Notice: The reproducibility variables underlying each score are classified using an automated LLM-based pipeline, validated against a manually labeled dataset. LLM-based classification introduces uncertainty and potential bias; scores should be interpreted as estimates. Full accuracy metrics and methodology are described in Coakley et alK. L. Coakley, T. Snelleman, H. Hoos, and O. E. Gundersen, "The embrace of open science: An analysis of a decade of AI research and 56 800 conference papers," Under Review, 2026..

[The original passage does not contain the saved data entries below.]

--- config.mk ---
export PLATFORM = sky130hd
export DESIGN_NAME = map_painter
export DESIGN_NICKNAME = d
export VERILOG_FILES = /design/src/rtl/map_painter.sv
export SDC_FILE = /design/constraint.sdc
export NUM_CORES = 1
export LEC_CHECK = 0
export CORE_ASPECT_RATIO = 2
export CORE_UTILIZATION = 25
export CTS_CLUSTER_DIAMETER = 30
export CTS_CLUSTER_SIZE = 30
export DETAILED_ROUTE_END_ITERATION = 6
export GPL_ROUTABILITY_DRIVEN = 0
export SETUP_SLACK_MARGIN = 0.2
export SYNTH_ARGS = -nofsm -noshare
export SYNTH_HDL_FRONTEND = slang
export SYNTH_SLANG_ARGS = --single-unit
--- constraint.sdc ---
create_clock -name Clk -period 4.3 [get_ports Clk]
set_input_delay 0.43 -clock Clk [delete_from_list [all_inputs] [get_ports Clk]]
set_output_delay 0.43 -clock Clk [all_outputs]
set_load 0.01 [all_outputs]
--- src/rtl/map_painter.sv ---
// Rectangle fill engine for the byte-packed terrain map (512 bytes x 1024 rows, LSB = leftmost pixel).
// Fully covered bytes are written in one cycle; partially covered bytes are read, merged and written back.
module map_painter (
  input  logic        Clk,
  input  logic        Reset,
  input  logic        req_valid,
  output logic        req_ready,
  input  logic [11:0] req_x,
  input  logic [9:0]  req_y,
  input  logic [11:0] req_w,
  input  logic [9:0]  req_h,
  input  logic        req_set,
  output logic [18:0] mem_addr,
  output logic        mem_re,
  input  logic [7:0]  mem_rdata,
  output logic        mem_we,
  output logic [7:0]  mem_wdata,
  output logic        busy,
  output logic        done,
  output logic [1:0]  dbg_state
);

  // Handshake: a request transfers on any rising edge where req_valid && req_ready;
  // req_ready is high only in IDLE, so at most one request is ever in flight.

  // CHECK performs the byte operation of the current byte in its own cycle: a full
  // byte is written there, a partial byte issues its read there and merges in MODIFY.
  typedef enum logic [1:0] {
    S_IDLE   = 2'd0,
    S_CHECK  = 2'd1,
    S_MODIFY = 2'd2,
    S_DONE   = 2'd3
  } state_t;

  state_t      state, state_nxt;
  logic [8:0]  col, col_first, col_last, col_nxt;
  logic [9:0]  row, row_last, row_nxt;
  logic [2:0]  lo_first, hi_last;
  logic        set_r;

  logic [12:0] x_end;
  logic [10:0] y_end;
  logic [11:0] x_end_m1, lx;
  logic [9:0]  y_end_m1, ly;
  logic        req_empty;
  logic        accept, advance;
  logic        last_col, last_row;
  logic [2:0]  lo, hi;
  logic [7:0]  mask;

  // Clipping sums carry one extra bit so the right/bottom edge can never wrap.
  assign x_end     = {1'b0, req_x} + {1'b0, req_w};
  assign y_end     = {1'b0, req_y} + {1'b0, req_h};
  assign x_end_m1  = x_end[11:0] - 12'd1;
  assign y_end_m1  = y_end[9:0] - 10'd1;
  assign lx        = x_end[12] ? 12'hFFF : x_end_m1;
  assign ly        = y_end[10] ? 10'h3FF : y_end_m1;
  assign req_empty = (req_w == 12'd0) || (req_h == 10'd0);

  assign last_col = (col == col_last);
  assign last_row = (row == row_last);
  assign lo       = (col == col_first) ? lo_first : 3'd0;
  assign hi       = last_col ? hi_last : 3'd7;

  always_comb begin
    mask = 8'h00;
    for (int i = 0; i < 8; i++) begin
      mask[i] = (i >= int'(lo)) && (i <= int'(hi));
    end
  end

  always_comb begin
    if (last_col) begin
      col_nxt = col_first;
      row_nxt = row + 10'd1;
    end else begin
      col_nxt = col + 9'd1;
      row_nxt = row;
    end
  end

  always_ff @(posedge Clk) begin
    if (Reset) begin
      state     <= S_IDLE;
      col       <= 9'd0;
      col_first <= 9'd0;
      col_last  <= 9'd0;
      row       <= 10'd0;
      row_last  <= 10'd0;
      lo_first  <= 3'd0;
      hi_last   <= 3'd0;
      set_r     <= 1'b0;
    end else begin
      state <= state_nxt;
      if (accept) begin
        col       <= req_x[11:3];
        col_first <= req_x[11:3];
        col_last  <= lx[11:3];
        lo_first  <= req_x[2:0];
        hi_last   <= lx[2:0];
        row       <= req_y;
        row_last  <= ly;
        set_r     <= req_set;
      end else if (advance) begin
        col <= col_nxt;
        row <= row_nxt;
      end
    end
  end

  always_comb begin
    state_nxt = state;
    accept    = 1'b0;
    advance   = 1'b0;
    mem_addr  = 19'd0;
    mem_re    = 1'b0;
    mem_we    = 1'b0;
    mem_wdata = 8'h00;
    case (state)
      S_IDLE: begin
        if (req_valid) begin
          accept    = 1'b1;
          state_nxt = req_empty ? S_DONE : S_CHECK;
        end
      end
      S_CHECK: begin
        mem_addr = {row, col};
        if (mask == 8'hFF) begin
          mem_we    = 1'b1;
          mem_wdata = {8{set_r}};
          advance   = 1'b1;
        end else begin
          mem_re    = 1'b1;
          state_nxt = S_MODIFY;
        end
      end
      S_MODIFY: begin
        mem_addr  = {row, col};
        mem_we    = 1'b1;
        mem_wdata = set_r ? (mem_rdata | mask) : (mem_rdata & ~mask);
        advance   = 1'b1;
      end
      S_DONE: begin
        state_nxt = S_IDLE;
      end
      default: state_nxt = S_IDLE;
    endcase
    if (advance) begin
      state_nxt = (last_col && last_row) ? S_DONE : S_CHECK;
    end
  end

  assign req_ready = (state == S_IDLE);
  assign busy      = (state != S_IDLE);
  assign done      = (state == S_DONE);
  assign dbg_state = state;

endmodule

SBGD: Improving Graph Diffusion Generative Model via Stochastic Block Diffusion
Authors: Junwei Su, Shan Wu
ICML 2025 | Venue PDF | LLM Run Details
| Reproducibility Variable | Result | LLM Response |
|---|---|---|
| Research Type | Experimental | Empirical results show that SBGD achieves significant memory improvements (up to 6 ) while maintaining comparable or even superior graph generation performance relative to state-of-the-art methods. Furthermore, experiments demonstrate that SBGD better generalizes to unseen graph sizes. The significance of SBGD extends beyond being a scalable and effective GDGM; it also exemplifies the principle of modularization in generative modeling, offering a new avenue for exploring generative models by decomposing complex tasks into more manageable components. |
| Researcher Affiliation | Academia | 1School of Computing and Data Science, University of Hong Kong 2School of Resources and Environmental Engineering, Hefei University of Technology. Correspondence to: Junwei Su <EMAIL>, Shan Wu <EMAIL >. |
| Pseudocode | Yes | Pseudo-code for training and sampling is provided in Appendix B, along with additional technical details of the implementation. ... Algorithm 1 SBGD Training Algorithm ... Algorithm 2 SBGD sampling algorithm. |
| Open Source Code | No | The paper does not contain any explicit statements about releasing source code for the methodology, nor does it provide a link to a code repository. It only mentions that pseudocode is provided in the appendix. |
| Open Datasets | Yes | Datasets. We consider five real and synthetic datasets with varying sizes and connectivity levels: Planar-graphs, Contextual Stochastic Block Model(c SBM) (Deshpande et al., 2018), Proteins (Dobson & Doig, 2003), QM9 (Wu et al., 2018), OGBN-Arxiv, and OGBN-Products (Hu et al., 2021). |
| Dataset Splits | No | The paper mentions using 'test and generated graphs' for evaluation but does not specify the splitting methodology (e.g., percentages, counts, or predefined splits) for the datasets used in the experiments. |
| Hardware Specification | Yes | Testbed. Our experiments were conducted on a Dell Power Edge C4140, The key specifications of this server, pertinent to our research, include: CPU: Intel Xeon Gold 6230 processors equipped with 20 cores and 40 threads, GPU: NVIDIA Tesla V100 SXM2 units equipped with 32GB of memory, Memory: An aggregate of 256GB RAM, distributed across eight 32GB RDIMM modules, and Operating System: Ubuntu 18.04LTS |
| Software Dependencies | No | The paper mentions using a 'Graph Transformer' and the 'Adam optimizer', and refers to the 'METIS algorithm' from the 'DGL library', but no specific version numbers are provided for these software components. |
| Experiment Setup | Yes | For training our network, we adopt the widely-used Adam optimizer, tuning only the learning rate as the primary hyperparameter. To determine the optimal values for other hyperparameters in our model, we perform a simple grid search over the following ranges: Number of layers: [2, 4], Hidden dimension: [8, 16, 32, 64, 128, 256], Learning rate: [0.1, 0.05, 0.01, 0.005, 0.001], Diffusion Length T: [50,100,200], Sampling Steps: [100,200,500,1000]. For the variance schedule, we follow the one in (Jo et al., 2022). |